The Globe and Mail is Canada’s national newspaper with the second largest broadsheet circulation in the country. It has enormous impact and influence on Canada’s political and business elite as well as the rest of the country’s print, radio and television media.

Its rhetoric is crude, and its visuals derivative (of the artist Barbara Kruger), but EthicalOil.org’s campaign is an effective and overdue response to the grossly distorted slurs used by some environmental groups to attack the oil-sands industry in Alberta.

Former federal Conservative political staffer Alykhan Velshi is driving the campaign, which characterizes oil flowing from Venezuela, Saudi Arabia and Iran as “conflict oil” – a riff on conflict diamonds – that is used to prop up dictatorship, funds terrorism and results in persecution. In contrast, Canada’s “ethical oil” fuels democracy, funds peacekeeping and is an economic underpinning of a society that embraces tolerance, such as gay pride. As Mr. Velshi explains, “When people buy coffee, they want to buy fair-trade coffee. This is a similar sort of idea.”

It’s a necessary and direct response to the salvos of some environmental groups, epitomized by the recent “Rethink Alberta” campaign, an alarmist attack that implies Alberta is awash in toxic sludge and populated by poisoned aboriginals and dead ducks. It is grossly distorted, and while its target is ostensibly the oil-sands industry, it seeks to cripple the province’s tourism industry, an industry, ironically, with an enormous stake in the preservation of Alberta’s environment. “Rethink Alberta” has done untold damage to Alberta’s reputation.

Politicians both provincial and federal, and the oil-sands industry itself, have made the oil sands vulnerable to such attacks. They have not done enough to improve the industry’s environmental record, and no amount of effort on Mr.
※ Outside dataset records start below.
## src/hw/rtl/ckc_pkg.sv

```systemverilog
// Shared types, constants and the keyword table of the C keyword counter.
// Used by ckc_scanner and c_keyword_counter; no dependencies of its own.
`default_nettype none

package ckc_pkg;

    // Sizes of the block.
    localparam int NUM_KEYWORDS = 32;
    localparam int MAX_WORD     = 20;
    localparam int COUNT_BITS   = 16;
    localparam int KEY_CHARS    = 8;

    localparam int KW_IDX_W = $clog2(NUM_KEYWORDS);
    localparam int LEN_W    = $clog2(MAX_WORD);
    localparam int POS_W    = $clog2(KEY_CHARS);

    // Action codes of an input word.
    localparam logic [1:0] ACT_TEXT  = 2'd0;
    localparam logic [1:0] ACT_FLUSH = 2'd1;
    localparam logic [1:0] ACT_READ  = 2'd2;

    // Reply kinds of a result word.
    localparam logic REPLY_HIT  = 1'b0;
    localparam logic REPLY_READ = 1'b1;

    // Character codes.
    localparam logic [7:0] CH_UP_A  = 8'h41;
    localparam logic [7:0] CH_UP_Z  = 8'h5A;
    localparam logic [7:0] CH_LO_A  = 8'h61;
    localparam logic [7:0] CH_LO_Z  = 8'h7A;
    localparam logic [7:0] CH_DIG_0 = 8'h30;
    localparam logic [7:0] CH_DIG_9 = 8'h39;
    localparam logic [7:0] CH_QUOTE = 8'h22;

    typedef struct packed {
        logic [1:0] action;
        logic [7:0] text_byte;
        logic [4:0] key_index;
    } in_word_t;

    typedef struct packed {
        logic        reply_kind;
        logic [4:0]  keyword_number;
        logic [15:0] keyword_count;
    } out_word_t;

    // Counter operation requested by the scanner.
    typedef enum logic [1:0] {
        OP_NONE,
        OP_HIT,
        OP_READ
    } op_t;

    typedef struct packed {
        op_t                 op;
        logic [KW_IDX_W-1:0] idx;
    } req_t;

    // Keywords in alphabetical order, left-justified and padded with spaces.
    localparam logic [8*KEY_CHARS-1:0] KW_TEXT [NUM_KEYWORDS] = '{
        "auto    ", "break   ", "case    ", "char    ",
        "const   ", "continue", "default ", "do      ",
        "double  ", "else    ", "enum    ", "extern  ",
        "float   ", "for     ", "goto    ", "if      ",
        "int     ", "long    ", "register", "return  ",
        "short   ", "signed  ", "sizeof  ", "static  ",
        "struct  ", "switch  ", "typedef ", "union   ",
        "unsigned", "void    ", "volatile", "while   "
    };

    localparam logic [LEN_W-1:0] KW_LEN [NUM_KEYWORDS] = '{
        5'd4, 5'd5, 5'd4, 5'd4, 5'd5, 5'd8, 5'd7, 5'd2,
        5'd6, 5'd4, 5'd4, 5'd6, 5'd5, 5'd3, 5'd4, 5'd2,
        5'd3, 5'd4, 5'd8, 5'd6, 5'd5, 5'd6, 5'd6, 5'd6,
        5'd6, 5'd6, 5'd7, 5'd5, 5'd8, 5'd4, 5'd8, 5'd5
    };

    // Character at position pos of keyword k.
    function automatic logic [7:0] kw_char(input int k, input int pos);
        logic [8*KEY_CHARS-1:0] text;
        text = KW_TEXT[k];
        return text[8*(KEY_CHARS-1-pos) +: 8];
    endfunction

endpackage

`default_nettype wire

```

## src/hw/rtl/ckc_ram.sv

```systemverilog
// Generic single-port-write, single-port-read RAM with a registered read.
// A read at the address being written returns the old contents. No dependencies.
`default_nettype none

module ckc_ram #(
    parameter int WIDTH = 16,
    parameter int DEPTH = 32
) (
    input  wire logic                     clk,
    input  wire logic                     we,
    input  wire logic [$clog2(DEPTH)-1:0] waddr,
    input  wire logic [WIDTH-1:0]         wdata,
    input  wire logic                     re,
    input  wire logic [$clog2(DEPTH)-1:0] raddr,
    output logic      [WIDTH-1:0]         rdata
);

    logic [WIDTH-1:0] mem_reg [DEPTH];
    logic [WIDTH-1:0] rdata_reg;

    // Write port.
    always_ff @(posedge clk)
    begin
        if (we)
        begin
            mem_reg[waddr] <= wdata;
        end
    end

    // Registered read port.
    always_ff @(posedge clk)
    begin
        if (re)
        begin
            rdata_reg <= mem_reg[raddr];
        end
    end

    assign rdata = rdata_reg;

endmodule

`default_nettype wire

```

## src/hw/rtl/ckc_scanner.sv

```systemverilog
// Text scanner: tracks word and string state, collects word characters and
// matches a finished word against the keyword table. Depends on ckc_pkg.
`default_nettype none

module ckc_scanner
    import ckc_pkg::*;
(
    input  wire logic     clk,
    input  wire logic     rst_n,
    input  wire logic     accept,
    input  wire in_word_t item,
    output req_t          req
);

    typedef enum logic [1:0] {
        M_IDLE,
        M_WORD,
        M_STRING
    } mode_t;

    mode_t            mode_reg, mode_next;
    logic [LEN_W-1:0] len_reg, len_next;
    logic [7:0]       chars_reg [KEY_CHARS];

    logic             wr_en;
    logic [POS_W-1:0] wr_pos;
    logic [7:0]       c;
    logic             is_letter, is_alnum, is_quote;
    logic             finish;
    logic             match_hit;
    logic [KW_IDX_W-1:0] match_idx;

    // Character classes; bytes of 128 and above fall in none of them.
    assign c         = item.text_byte;
    assign is_letter = (c >= CH_UP_A && c <= CH_UP_Z) || (c >= CH_LO_A && c <= CH_LO_Z);
    assign is_alnum  = is_letter || (c >= CH_DIG_0 && c <= CH_DIG_9);
    assign is_quote  = (c == CH_QUOTE);

    // Parallel compare of the open word against every keyword.
    always_comb
    begin
        logic eq;
        match_hit = 1'b0;
        match_idx = '0;
        for (int k = 0; k < NUM_KEYWORDS; k++)
        begin
            eq = (len_reg == KW_LEN[k]);
            for (int p = 0; p < KEY_CHARS; p++)
            begin
                if (LEN_W'(p) < len_reg && chars_reg[p] != kw_char(k, p))
                begin
                    eq = 1'b0;
                end
            end
            if (eq)
            begin
                match_hit = 1'b1;
                match_idx = KW_IDX_W'(k);
            end
        end
    end

    // Next scan state and the counter request of the current word.
    always_comb
    begin
        mode_next = mode_reg;
        len_next  = len_reg;
        wr_en     = 1'b0;
        wr_pos    = '0;
        finish    = 1'b0;
        req.op    = OP_NONE;
        req.idx   = item.key_index;

        case (item.action)
            ACT_TEXT:
            begin
                if (mode_reg == M_STRING)
                begin
                    if (is_quote)
                    begin
                        mode_next = M_IDLE;
                    end
                end
                else if (mode_reg == M_WORD && is_alnum)
                begin
                    if (len_reg < LEN_W'(MAX_WORD - 1))
                    begin
                        if (len_reg < LEN_W'(KEY_CHARS))
                        begin
                            wr_en  = 1'b1;
                            wr_pos = len_reg[POS_W-1:0];
                        end
                        len_next = len_reg + 1'b1;
                    end
                    else
                    begin
                        // Over-long word: the extra character ends it and is dropped.
                        finish    = 1'b1;
                        mode_next = M_IDLE;
                        len_next  = '0;
                    end
                end
                else
                begin
                    // Outside a word, or a byte that ends the open word.
                    finish    = (mode_reg == M_WORD);
                    mode_next = M_IDLE;
                    len_next  = '0;
                    if (is_letter)
                    begin
                        wr_en     = 1'b1;
                        wr_pos    = '0;
                        len_next  = LEN_W'(1);
                        mode_next = M_WORD;
                    end
                    else if (is_quote)
                    begin
                        mode_next = M_STRING;
                    end
                end
            end
            ACT_FLUSH:
            begin
                finish    = (mode_reg == M_WORD);
                mode_next = M_IDLE;
                len_next  = '0;
            end
            ACT_READ:
            begin
                req.op = OP_READ;
            end
            default:
            begin
            end
        endcase

        if (finish && match_hit)
        begin
            req.op  = OP_HIT;
            req.idx = match_idx;
        end
    end

    // Scan state.
    always_ff @(posedge clk or negedge rst_n)
    begin
        if (!rst_n)
        begin
            mode_reg <= M_IDLE;
            len_reg  <= '0;
        end
        else if (accept)
        begin
            mode_reg <= mode_next;
            len_reg  <= len_next;
        end
    end

    // Word characters; only positions written in the current word are compared.
    always_ff @(posedge clk)
    begin
        if (accept && wr_en)
        begin
            chars_reg[wr_pos] <= c;
        end
    end

endmodule

`default_nettype wire

```

## src/hw/rtl/c_keyword_counter.sv

```systemverilog
// Top level of the C keyword counter: scanner, counter memory with its
// read-modify-write stage, and the result register. Depends on ckc_pkg,
// ckc_scanner and ckc_ram.
//
// The block takes one input word per clock cycle while item_stall is low. A
// text byte or end-of-text word is scanned in the cycle it is accepted; if it
// closes a keyword, the counter memory is read in that cycle and the word
// enters the update stage. When that stage moves on, the saturating increment
// is written back and the result word is loaded into the result register. A
// counter read takes the same path. The rate is set by the single counter
// memory, which does one read and one write per cycle; a one-entry forward
// covers a counter that is read at the same edge its updated value is written.
// Counters are cleared at reset by per-entry valid bits, so the block needs no
// clearing pass and is ready right after reset. Words that cause no result
// produce nothing.
`default_nettype none

module c_keyword_counter
    import ckc_pkg::*;
(
    input  wire logic      clk,
    input  wire logic      rst_n,
    input  wire logic      item_valid,
    output logic           item_stall,
    input  wire in_word_t  item,
    output logic           result_valid,
    input  wire logic      result_stall,
    output out_word_t      result
);

    req_t                  req;
    logic                  accept;
    logic                  load_s1;
    logic                  s1_adv;

    logic                  s1_valid_reg;
    op_t                   s1_op_reg;
    logic [KW_IDX_W-1:0]   s1_idx_reg;

    logic                  fwd_valid_reg, fwd_valid_next;
    logic [KW_IDX_W-1:0]   fwd_idx_reg;
    logic [COUNT_BITS-1:0] fwd_data_reg;

    logic [NUM_KEYWORDS-1:0] cnt_valid_reg;

    logic                  result_valid_reg;
    out_word_t             result_reg;

    logic                  ram_we;
    logic [COUNT_BITS-1:0] ram_rdata;
    logic [COUNT_BITS-1:0] cur_count;
    logic [COUNT_BITS-1:0] inc_count;

    // Handshake: hold the input only when the update stage cannot move on.
    assign item_stall = s1_valid_reg && result_valid_reg && result_stall;
    assign accept     = item_valid && !item_stall;
    assign load_s1    = accept && (req.op != OP_NONE);
    assign s1_adv     = s1_valid_reg && !(result_valid_reg && result_stall);

    ckc_scanner u_scanner (
        .clk    (clk),
        .rst_n  (rst_n),
        .accept (accept),
        .item   (item),
        .req    (req)
    );

    ckc_ram #(
        .WIDTH (COUNT_BITS),
        .DEPTH (NUM_KEYWORDS)
    ) u_counts (
        .clk   (clk),
        .we    (ram_we),
        .waddr (s1_idx_reg),
        .wdata (inc_count),
        .re    (load_s1),
        .raddr (req.idx),
        .rdata (ram_rdata)
    );

    // Current counter value: forwarded write, memory data, or zero if never written.
    always_comb
    begin
        if (fwd_valid_reg && fwd_idx_reg == s1_idx_reg)
        begin
            cur_count = fwd_data_reg;
        end
        else if (cnt_valid_reg[s1_idx_reg])
        begin
            cur_count = ram_rdata;
        end
        else
        begin
            cur_count = '0;
        end
        inc_count = (cur_count == '1) ? cur_count : cur_count + 1'b1;
    end

    assign ram_we = s1_adv && (s1_op_reg == OP_HIT);

    // The forward holds only for a read issued at the same edge as the write.
    always_comb
    begin
        if (load_s1)
        begin
            fwd_valid_next = ram_we;
        end
        else if (s1_adv)
        begin
            fwd_valid_next = 1'b0;
        end
        else
        begin
            fwd_valid_next = fwd_valid_reg;
        end
    end

    // Update stage and result register control.
    always_ff @(posedge clk or negedge rst_n)
    begin
        if (!rst_n)
        begin
            s1_valid_reg     <= 1'b0;
            fwd_valid_reg    <= 1'b0;
            cnt_valid_reg    <= '0;
            result_valid_reg <= 1'b0;
        end
        else
        begin
            if (load_s1)
            begin
                s1_valid_reg <= 1'b1;
            end
            else if (s1_adv)
            begin
                s1_valid_reg <= 1'b0;
            end
            fwd_valid_reg <= fwd_valid_next;
            if (ram_we)
            begin
                cnt_valid_reg[s1_idx_reg] <= 1'b1;
            end
            if (s1_adv)
            begin
                result_valid_reg <= 1'b1;
            end
            else if (!result_stall)
            begin
                result_valid_reg <= 1'b0;
            end
        end
    end

    // Update stage and result payload.
    always_ff @(posedge clk)
    begin
        if (load_s1)
        begin
            s1_op_reg    <= req.op;
            s1_idx_reg   <= req.idx;
            fwd_idx_reg  <= s1_idx_reg;
            fwd_data_reg <= inc_count;
        end
        if (s1_adv)
        begin
            result_reg.reply_kind     <= (s1_op_reg == OP_HIT) ? REPLY_HIT : REPLY_READ;
            result_reg.keyword_number <= s1_idx_reg;
            result_reg.keyword_count  <= (s1_op_reg == OP_HIT) ? inc_count : cur_count;
        end
    end

    assign result_valid = result_valid_reg;
    assign result       = result_reg;

    // A forward is only armed while a word sits in the update stage.
    a_fwd_needs_s1: assert property (@(posedge clk) disable iff (!rst_n)
        fwd_valid_reg |-> s1_valid_reg)
        else $error("forward armed with empty update stage");

    // A counted keyword always reports a nonzero count.
    a_hit_nonzero: assert property (@(posedge clk) disable iff (!rst_n)
        (result_valid_reg && result_reg.reply_kind == REPLY_HIT)
            |-> (result_reg.keyword_count != '0))
        else $error("keyword hit reported with zero count");

    // After a counter write the entry is marked as holding data.
    a_written_valid: assert property (@(posedge clk) disable iff (!rst_n)
        ram_we |=> cnt_valid_reg[$past(s1_idx_reg)])
        else $error("written counter not marked valid");

    // Input is held only while a word waits in the update stage behind a stalled result.
    a_stall_cause: assert property (@(posedge clk) disable iff (!rst_n)
        item_stall |-> (s1_valid_reg && result_valid_reg))
        else $error("input stalled without a blocked result");

endmodule

`default_nettype wire

```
Velshi’s part can alter that fact. Nor have they been particularly effective in educating people in Canada and abroad about its enormous benefits. That’s where EthicalOil.org can help. There has been strong response to Mr. Velshi’s use of what one critic calls the “dark arts of spin and misdirection” on behalf of the oil sands, but EthicalOil.org’s ads should be viewed for what they are: a welcome effort to level the field.